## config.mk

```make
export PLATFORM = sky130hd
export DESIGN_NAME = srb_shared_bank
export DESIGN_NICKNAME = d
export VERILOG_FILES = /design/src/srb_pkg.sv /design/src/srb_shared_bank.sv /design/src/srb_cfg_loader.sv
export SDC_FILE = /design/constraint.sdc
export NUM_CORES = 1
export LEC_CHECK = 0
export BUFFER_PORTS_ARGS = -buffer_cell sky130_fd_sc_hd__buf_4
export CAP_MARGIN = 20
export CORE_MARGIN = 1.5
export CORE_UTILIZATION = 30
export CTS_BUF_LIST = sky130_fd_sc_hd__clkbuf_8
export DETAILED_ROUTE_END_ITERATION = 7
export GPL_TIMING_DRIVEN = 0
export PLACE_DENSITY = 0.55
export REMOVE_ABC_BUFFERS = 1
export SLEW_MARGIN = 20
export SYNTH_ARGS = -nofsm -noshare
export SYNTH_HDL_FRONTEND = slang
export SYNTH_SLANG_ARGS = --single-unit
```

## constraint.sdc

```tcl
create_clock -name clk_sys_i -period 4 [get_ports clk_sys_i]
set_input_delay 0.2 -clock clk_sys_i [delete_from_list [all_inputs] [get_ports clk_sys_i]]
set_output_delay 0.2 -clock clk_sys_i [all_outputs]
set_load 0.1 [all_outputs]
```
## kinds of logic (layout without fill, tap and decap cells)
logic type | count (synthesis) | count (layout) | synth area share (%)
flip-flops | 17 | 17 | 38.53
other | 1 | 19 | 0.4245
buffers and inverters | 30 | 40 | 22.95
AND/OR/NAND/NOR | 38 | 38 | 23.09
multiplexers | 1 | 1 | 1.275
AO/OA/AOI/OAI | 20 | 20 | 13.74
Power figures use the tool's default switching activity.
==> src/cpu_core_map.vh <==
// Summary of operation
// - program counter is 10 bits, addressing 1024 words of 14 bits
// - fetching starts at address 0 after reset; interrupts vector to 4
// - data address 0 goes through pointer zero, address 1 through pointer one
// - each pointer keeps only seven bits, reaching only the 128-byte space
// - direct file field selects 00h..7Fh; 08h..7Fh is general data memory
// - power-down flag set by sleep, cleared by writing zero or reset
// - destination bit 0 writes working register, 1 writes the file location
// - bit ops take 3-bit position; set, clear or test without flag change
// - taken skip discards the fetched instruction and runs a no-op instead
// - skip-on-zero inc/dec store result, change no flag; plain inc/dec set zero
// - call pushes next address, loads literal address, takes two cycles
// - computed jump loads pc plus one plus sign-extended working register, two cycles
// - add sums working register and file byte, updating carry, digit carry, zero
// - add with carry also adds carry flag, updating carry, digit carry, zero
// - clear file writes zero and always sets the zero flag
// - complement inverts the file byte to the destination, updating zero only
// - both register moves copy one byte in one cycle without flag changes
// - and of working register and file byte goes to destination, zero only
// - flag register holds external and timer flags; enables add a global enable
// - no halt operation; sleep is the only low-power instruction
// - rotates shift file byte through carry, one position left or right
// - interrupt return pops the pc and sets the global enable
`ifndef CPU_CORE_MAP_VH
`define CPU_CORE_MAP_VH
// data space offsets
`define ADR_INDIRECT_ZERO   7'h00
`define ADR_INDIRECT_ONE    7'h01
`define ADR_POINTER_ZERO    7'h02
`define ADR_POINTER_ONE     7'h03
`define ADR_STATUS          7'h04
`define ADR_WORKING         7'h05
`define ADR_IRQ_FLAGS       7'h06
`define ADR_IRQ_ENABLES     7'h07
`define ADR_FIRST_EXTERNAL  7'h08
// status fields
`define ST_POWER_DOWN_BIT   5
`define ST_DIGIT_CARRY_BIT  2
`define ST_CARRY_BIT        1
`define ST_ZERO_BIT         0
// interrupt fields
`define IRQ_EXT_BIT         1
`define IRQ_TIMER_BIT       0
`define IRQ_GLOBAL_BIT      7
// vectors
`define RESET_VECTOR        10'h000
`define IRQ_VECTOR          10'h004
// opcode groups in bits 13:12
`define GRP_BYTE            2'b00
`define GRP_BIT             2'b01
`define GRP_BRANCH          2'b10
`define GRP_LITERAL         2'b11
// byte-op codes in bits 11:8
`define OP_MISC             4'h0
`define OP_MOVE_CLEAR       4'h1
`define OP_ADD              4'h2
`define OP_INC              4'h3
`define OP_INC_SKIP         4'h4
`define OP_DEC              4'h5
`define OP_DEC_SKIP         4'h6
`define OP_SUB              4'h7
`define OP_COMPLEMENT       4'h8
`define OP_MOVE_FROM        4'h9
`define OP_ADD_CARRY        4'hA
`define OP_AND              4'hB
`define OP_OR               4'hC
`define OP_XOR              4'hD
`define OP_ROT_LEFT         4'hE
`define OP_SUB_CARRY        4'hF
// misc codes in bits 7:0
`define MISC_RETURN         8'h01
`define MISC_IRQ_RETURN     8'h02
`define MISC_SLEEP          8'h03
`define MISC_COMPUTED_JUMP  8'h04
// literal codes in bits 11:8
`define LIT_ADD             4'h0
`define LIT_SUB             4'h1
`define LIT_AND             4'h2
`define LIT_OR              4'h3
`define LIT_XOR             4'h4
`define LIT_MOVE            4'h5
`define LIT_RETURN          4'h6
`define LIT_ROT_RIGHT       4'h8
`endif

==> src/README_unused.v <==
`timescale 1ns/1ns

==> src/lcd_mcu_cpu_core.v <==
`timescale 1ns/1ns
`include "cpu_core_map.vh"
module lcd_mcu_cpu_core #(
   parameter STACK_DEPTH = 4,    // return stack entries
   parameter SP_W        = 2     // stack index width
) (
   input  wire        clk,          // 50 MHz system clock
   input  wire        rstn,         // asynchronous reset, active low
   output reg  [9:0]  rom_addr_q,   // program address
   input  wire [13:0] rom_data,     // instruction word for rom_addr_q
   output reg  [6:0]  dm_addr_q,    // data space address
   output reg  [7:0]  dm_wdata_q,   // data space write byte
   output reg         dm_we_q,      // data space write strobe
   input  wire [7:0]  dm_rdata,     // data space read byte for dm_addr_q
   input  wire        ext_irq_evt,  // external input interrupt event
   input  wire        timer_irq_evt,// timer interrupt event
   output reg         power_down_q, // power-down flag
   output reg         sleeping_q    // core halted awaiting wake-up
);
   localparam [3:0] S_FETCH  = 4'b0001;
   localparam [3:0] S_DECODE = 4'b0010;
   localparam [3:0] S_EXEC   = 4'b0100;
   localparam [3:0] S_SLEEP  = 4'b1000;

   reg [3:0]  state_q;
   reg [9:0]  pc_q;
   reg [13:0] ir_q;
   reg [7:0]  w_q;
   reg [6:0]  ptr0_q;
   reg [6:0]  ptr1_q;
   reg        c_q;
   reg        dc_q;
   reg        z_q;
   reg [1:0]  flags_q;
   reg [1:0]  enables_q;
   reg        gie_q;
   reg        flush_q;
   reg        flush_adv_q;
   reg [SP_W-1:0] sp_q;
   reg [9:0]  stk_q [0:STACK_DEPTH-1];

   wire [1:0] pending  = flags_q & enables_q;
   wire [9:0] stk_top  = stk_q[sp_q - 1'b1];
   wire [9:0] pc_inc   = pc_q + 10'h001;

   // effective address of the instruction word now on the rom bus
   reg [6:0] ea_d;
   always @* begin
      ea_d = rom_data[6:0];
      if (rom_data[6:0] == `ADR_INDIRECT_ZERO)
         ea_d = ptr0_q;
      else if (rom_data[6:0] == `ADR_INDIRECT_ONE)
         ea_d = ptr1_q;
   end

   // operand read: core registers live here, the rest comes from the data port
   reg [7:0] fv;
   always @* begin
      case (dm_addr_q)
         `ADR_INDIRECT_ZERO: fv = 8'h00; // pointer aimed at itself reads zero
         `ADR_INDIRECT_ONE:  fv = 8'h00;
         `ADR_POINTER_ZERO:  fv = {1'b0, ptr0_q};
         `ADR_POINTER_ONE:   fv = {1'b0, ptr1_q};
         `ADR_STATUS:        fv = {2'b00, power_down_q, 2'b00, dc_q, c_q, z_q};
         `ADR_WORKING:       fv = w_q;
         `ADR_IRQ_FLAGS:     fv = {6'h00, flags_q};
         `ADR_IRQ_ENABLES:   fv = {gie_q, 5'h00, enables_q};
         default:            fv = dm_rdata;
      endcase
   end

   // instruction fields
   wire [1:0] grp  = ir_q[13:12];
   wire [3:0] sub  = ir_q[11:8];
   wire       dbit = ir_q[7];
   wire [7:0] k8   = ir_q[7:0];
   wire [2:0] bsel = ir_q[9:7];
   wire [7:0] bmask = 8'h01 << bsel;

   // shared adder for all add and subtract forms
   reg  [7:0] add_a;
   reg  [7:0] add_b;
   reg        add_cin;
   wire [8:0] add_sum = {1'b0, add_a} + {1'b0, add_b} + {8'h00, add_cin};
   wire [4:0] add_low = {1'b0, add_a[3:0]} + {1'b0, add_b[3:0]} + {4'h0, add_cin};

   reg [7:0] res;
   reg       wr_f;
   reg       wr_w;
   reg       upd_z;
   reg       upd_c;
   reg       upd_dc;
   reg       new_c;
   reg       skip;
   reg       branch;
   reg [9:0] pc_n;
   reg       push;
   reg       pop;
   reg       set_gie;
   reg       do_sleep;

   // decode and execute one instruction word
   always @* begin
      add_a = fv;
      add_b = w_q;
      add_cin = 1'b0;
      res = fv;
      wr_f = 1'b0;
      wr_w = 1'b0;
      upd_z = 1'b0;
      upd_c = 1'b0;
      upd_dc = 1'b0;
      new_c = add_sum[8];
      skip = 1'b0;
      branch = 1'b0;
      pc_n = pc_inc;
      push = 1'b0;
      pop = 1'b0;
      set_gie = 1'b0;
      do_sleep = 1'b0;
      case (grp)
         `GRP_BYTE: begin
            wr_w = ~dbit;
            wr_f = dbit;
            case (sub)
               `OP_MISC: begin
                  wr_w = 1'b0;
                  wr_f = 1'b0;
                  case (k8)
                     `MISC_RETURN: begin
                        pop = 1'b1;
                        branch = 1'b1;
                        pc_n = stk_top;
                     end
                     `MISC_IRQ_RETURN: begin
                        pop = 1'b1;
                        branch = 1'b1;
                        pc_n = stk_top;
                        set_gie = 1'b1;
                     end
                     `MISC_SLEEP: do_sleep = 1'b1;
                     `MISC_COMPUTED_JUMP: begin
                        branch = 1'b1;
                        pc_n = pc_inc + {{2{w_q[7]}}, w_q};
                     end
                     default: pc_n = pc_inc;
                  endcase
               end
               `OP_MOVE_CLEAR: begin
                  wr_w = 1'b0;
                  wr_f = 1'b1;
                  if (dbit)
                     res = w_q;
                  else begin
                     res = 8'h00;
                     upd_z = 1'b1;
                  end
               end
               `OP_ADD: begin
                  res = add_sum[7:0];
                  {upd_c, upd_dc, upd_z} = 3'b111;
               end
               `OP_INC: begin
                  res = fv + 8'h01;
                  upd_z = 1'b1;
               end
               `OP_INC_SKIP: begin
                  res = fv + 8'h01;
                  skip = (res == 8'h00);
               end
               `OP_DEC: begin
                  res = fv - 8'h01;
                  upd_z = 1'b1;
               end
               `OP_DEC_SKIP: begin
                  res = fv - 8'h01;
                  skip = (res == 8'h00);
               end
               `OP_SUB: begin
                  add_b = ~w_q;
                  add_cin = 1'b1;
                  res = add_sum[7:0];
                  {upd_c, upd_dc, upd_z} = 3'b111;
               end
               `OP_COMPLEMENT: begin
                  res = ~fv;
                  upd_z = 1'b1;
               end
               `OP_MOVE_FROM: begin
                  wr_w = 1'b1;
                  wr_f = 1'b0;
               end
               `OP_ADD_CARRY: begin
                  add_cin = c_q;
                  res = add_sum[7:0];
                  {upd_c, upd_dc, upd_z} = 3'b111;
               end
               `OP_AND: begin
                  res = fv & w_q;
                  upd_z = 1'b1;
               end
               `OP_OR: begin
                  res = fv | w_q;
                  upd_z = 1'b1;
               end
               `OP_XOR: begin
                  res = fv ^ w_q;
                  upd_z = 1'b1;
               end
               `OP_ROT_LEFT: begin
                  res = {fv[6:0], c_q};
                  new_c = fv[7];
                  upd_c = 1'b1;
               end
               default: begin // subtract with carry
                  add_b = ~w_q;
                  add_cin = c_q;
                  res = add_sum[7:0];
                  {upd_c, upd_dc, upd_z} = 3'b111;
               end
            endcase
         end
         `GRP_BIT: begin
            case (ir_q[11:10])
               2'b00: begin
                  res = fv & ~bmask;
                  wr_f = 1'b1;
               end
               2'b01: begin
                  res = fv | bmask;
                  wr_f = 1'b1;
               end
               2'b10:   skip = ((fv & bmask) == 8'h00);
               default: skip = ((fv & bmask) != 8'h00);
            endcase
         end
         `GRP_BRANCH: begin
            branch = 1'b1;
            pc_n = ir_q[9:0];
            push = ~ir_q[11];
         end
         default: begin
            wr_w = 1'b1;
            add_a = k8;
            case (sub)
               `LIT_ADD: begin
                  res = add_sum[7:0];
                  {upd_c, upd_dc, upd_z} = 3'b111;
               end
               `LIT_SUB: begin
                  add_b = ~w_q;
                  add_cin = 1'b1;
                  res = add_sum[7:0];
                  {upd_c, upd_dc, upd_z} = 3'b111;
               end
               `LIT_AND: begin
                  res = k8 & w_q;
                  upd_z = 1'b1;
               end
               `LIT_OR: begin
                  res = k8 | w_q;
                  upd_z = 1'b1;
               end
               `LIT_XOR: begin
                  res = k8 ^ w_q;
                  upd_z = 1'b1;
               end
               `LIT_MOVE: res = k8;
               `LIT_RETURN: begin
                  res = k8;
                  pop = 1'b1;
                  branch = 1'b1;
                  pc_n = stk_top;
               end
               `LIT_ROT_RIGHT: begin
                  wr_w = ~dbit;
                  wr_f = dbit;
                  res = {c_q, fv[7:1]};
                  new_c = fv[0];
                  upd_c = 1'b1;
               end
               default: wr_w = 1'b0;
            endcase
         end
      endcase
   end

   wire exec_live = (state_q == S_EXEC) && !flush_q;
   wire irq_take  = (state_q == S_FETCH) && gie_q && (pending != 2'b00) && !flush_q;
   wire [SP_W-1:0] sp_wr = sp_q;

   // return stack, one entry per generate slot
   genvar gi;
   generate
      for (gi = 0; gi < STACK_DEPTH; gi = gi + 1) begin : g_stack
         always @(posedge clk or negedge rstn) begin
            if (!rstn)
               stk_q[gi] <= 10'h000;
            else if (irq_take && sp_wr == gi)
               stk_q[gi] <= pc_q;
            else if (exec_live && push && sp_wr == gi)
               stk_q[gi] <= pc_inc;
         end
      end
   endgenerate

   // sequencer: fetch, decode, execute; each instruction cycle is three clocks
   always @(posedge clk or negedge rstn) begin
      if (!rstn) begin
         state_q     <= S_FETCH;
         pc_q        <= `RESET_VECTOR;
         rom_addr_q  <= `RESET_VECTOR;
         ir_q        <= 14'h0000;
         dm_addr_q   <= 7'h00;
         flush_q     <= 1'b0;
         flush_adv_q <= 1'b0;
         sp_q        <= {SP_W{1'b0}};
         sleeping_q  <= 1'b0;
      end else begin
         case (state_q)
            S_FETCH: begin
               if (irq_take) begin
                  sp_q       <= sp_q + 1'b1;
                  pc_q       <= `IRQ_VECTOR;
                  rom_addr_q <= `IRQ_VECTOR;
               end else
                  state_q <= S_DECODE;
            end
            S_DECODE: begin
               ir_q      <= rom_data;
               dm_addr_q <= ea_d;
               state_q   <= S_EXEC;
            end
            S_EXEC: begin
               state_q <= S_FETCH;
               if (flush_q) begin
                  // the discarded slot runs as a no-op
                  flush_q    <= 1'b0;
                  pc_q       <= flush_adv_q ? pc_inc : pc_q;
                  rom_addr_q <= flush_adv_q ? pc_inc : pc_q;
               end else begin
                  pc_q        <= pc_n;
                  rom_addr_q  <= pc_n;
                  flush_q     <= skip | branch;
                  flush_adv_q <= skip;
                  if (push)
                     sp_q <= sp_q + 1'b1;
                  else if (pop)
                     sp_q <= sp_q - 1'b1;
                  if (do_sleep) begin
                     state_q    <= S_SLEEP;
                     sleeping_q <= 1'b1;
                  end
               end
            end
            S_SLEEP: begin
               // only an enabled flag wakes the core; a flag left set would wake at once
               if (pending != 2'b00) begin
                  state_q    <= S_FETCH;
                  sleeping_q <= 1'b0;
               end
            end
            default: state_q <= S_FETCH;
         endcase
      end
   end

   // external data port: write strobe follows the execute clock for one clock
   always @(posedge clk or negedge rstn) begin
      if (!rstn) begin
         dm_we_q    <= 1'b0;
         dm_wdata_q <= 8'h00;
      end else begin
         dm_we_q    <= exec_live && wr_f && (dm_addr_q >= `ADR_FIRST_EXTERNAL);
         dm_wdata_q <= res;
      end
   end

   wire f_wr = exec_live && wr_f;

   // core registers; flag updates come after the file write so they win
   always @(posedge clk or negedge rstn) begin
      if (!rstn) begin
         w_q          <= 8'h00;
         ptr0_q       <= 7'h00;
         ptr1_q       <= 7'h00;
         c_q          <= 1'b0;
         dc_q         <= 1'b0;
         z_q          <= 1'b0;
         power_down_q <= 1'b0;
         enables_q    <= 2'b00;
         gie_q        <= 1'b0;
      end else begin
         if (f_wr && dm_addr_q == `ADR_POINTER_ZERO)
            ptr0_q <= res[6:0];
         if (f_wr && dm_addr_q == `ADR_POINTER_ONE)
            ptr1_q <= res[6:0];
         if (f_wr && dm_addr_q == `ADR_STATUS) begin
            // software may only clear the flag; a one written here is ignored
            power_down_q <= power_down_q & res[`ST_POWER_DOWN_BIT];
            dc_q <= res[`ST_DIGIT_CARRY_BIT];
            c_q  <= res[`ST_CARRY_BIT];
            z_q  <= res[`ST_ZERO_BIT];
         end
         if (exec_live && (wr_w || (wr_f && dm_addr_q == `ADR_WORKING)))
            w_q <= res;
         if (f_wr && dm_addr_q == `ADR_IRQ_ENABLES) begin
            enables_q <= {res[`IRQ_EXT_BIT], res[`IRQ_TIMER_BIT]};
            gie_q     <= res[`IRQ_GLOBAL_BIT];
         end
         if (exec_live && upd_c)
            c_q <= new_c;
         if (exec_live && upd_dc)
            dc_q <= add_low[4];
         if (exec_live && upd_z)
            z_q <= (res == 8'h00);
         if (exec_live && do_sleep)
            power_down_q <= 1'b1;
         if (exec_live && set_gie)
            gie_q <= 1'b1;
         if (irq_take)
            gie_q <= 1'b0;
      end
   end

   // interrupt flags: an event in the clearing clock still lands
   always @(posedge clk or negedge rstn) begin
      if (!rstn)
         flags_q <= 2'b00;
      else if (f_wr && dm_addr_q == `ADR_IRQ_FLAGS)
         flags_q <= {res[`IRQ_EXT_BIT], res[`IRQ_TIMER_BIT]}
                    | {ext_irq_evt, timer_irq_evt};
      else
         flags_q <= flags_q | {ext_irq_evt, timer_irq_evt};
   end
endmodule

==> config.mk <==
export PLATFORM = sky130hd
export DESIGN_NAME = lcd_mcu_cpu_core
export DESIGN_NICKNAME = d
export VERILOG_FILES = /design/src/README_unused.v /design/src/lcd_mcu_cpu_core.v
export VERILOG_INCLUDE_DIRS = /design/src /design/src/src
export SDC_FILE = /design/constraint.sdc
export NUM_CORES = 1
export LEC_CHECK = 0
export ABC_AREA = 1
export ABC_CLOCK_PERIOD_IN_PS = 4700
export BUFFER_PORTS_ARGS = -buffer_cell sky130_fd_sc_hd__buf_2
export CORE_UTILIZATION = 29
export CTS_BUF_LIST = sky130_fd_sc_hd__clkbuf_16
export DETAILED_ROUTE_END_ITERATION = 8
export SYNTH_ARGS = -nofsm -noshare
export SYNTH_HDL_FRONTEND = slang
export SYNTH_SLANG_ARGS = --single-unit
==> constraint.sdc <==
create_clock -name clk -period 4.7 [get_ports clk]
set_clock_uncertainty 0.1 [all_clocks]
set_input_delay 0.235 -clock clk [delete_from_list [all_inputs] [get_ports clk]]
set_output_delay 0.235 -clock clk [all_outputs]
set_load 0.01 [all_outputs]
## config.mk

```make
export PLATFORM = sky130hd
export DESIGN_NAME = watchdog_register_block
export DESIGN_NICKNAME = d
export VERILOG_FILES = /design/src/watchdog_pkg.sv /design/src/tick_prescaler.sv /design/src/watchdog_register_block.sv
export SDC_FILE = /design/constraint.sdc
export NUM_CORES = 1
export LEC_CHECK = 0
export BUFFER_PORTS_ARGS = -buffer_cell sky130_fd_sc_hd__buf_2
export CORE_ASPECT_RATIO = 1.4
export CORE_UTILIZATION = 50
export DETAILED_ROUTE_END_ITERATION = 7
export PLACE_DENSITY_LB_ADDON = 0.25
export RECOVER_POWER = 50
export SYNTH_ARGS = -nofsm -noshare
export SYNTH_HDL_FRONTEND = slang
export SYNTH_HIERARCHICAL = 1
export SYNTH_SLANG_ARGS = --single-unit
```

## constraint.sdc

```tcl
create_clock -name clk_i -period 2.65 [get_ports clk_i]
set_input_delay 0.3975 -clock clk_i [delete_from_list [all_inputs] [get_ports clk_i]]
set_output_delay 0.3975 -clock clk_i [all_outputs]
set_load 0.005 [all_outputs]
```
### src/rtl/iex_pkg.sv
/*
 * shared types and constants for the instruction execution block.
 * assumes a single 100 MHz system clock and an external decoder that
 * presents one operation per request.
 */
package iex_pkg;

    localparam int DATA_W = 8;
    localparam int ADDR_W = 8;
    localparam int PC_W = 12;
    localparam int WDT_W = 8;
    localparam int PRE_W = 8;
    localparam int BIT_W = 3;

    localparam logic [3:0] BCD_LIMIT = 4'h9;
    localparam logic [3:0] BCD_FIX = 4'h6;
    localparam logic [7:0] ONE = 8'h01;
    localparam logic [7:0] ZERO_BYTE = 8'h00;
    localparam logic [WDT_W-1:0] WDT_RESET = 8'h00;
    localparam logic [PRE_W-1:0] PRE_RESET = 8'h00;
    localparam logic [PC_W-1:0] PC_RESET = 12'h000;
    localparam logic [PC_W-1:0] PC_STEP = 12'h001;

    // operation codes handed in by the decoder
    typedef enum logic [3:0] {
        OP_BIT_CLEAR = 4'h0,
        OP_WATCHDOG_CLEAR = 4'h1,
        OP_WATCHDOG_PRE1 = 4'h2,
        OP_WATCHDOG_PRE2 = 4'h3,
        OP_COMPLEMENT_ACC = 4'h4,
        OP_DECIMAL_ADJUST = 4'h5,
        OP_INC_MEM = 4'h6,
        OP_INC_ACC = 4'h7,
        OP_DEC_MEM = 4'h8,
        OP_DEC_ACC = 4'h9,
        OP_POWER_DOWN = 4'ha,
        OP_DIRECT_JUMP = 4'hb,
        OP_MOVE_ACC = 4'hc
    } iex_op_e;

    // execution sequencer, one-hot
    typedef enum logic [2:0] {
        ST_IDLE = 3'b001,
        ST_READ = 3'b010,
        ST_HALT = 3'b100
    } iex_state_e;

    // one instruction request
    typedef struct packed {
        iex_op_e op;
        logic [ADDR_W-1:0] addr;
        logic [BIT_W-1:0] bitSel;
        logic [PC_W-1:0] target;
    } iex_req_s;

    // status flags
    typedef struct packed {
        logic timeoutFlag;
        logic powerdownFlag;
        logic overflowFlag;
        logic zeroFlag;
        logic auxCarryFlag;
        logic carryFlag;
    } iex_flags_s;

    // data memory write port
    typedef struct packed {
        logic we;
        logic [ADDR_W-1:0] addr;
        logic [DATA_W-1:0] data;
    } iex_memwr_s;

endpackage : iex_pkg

What is expected: Above are the entries. Copy exactly the part that opens with the line containing "a global enable" and closes with the line containing "left or right", and no more.

Response to the exercise:
// - flag register holds external and timer flags; enables add a global enable
// - no halt operation; sleep is the only low-power instruction
// - rotates shift file byte through carry, one position left or right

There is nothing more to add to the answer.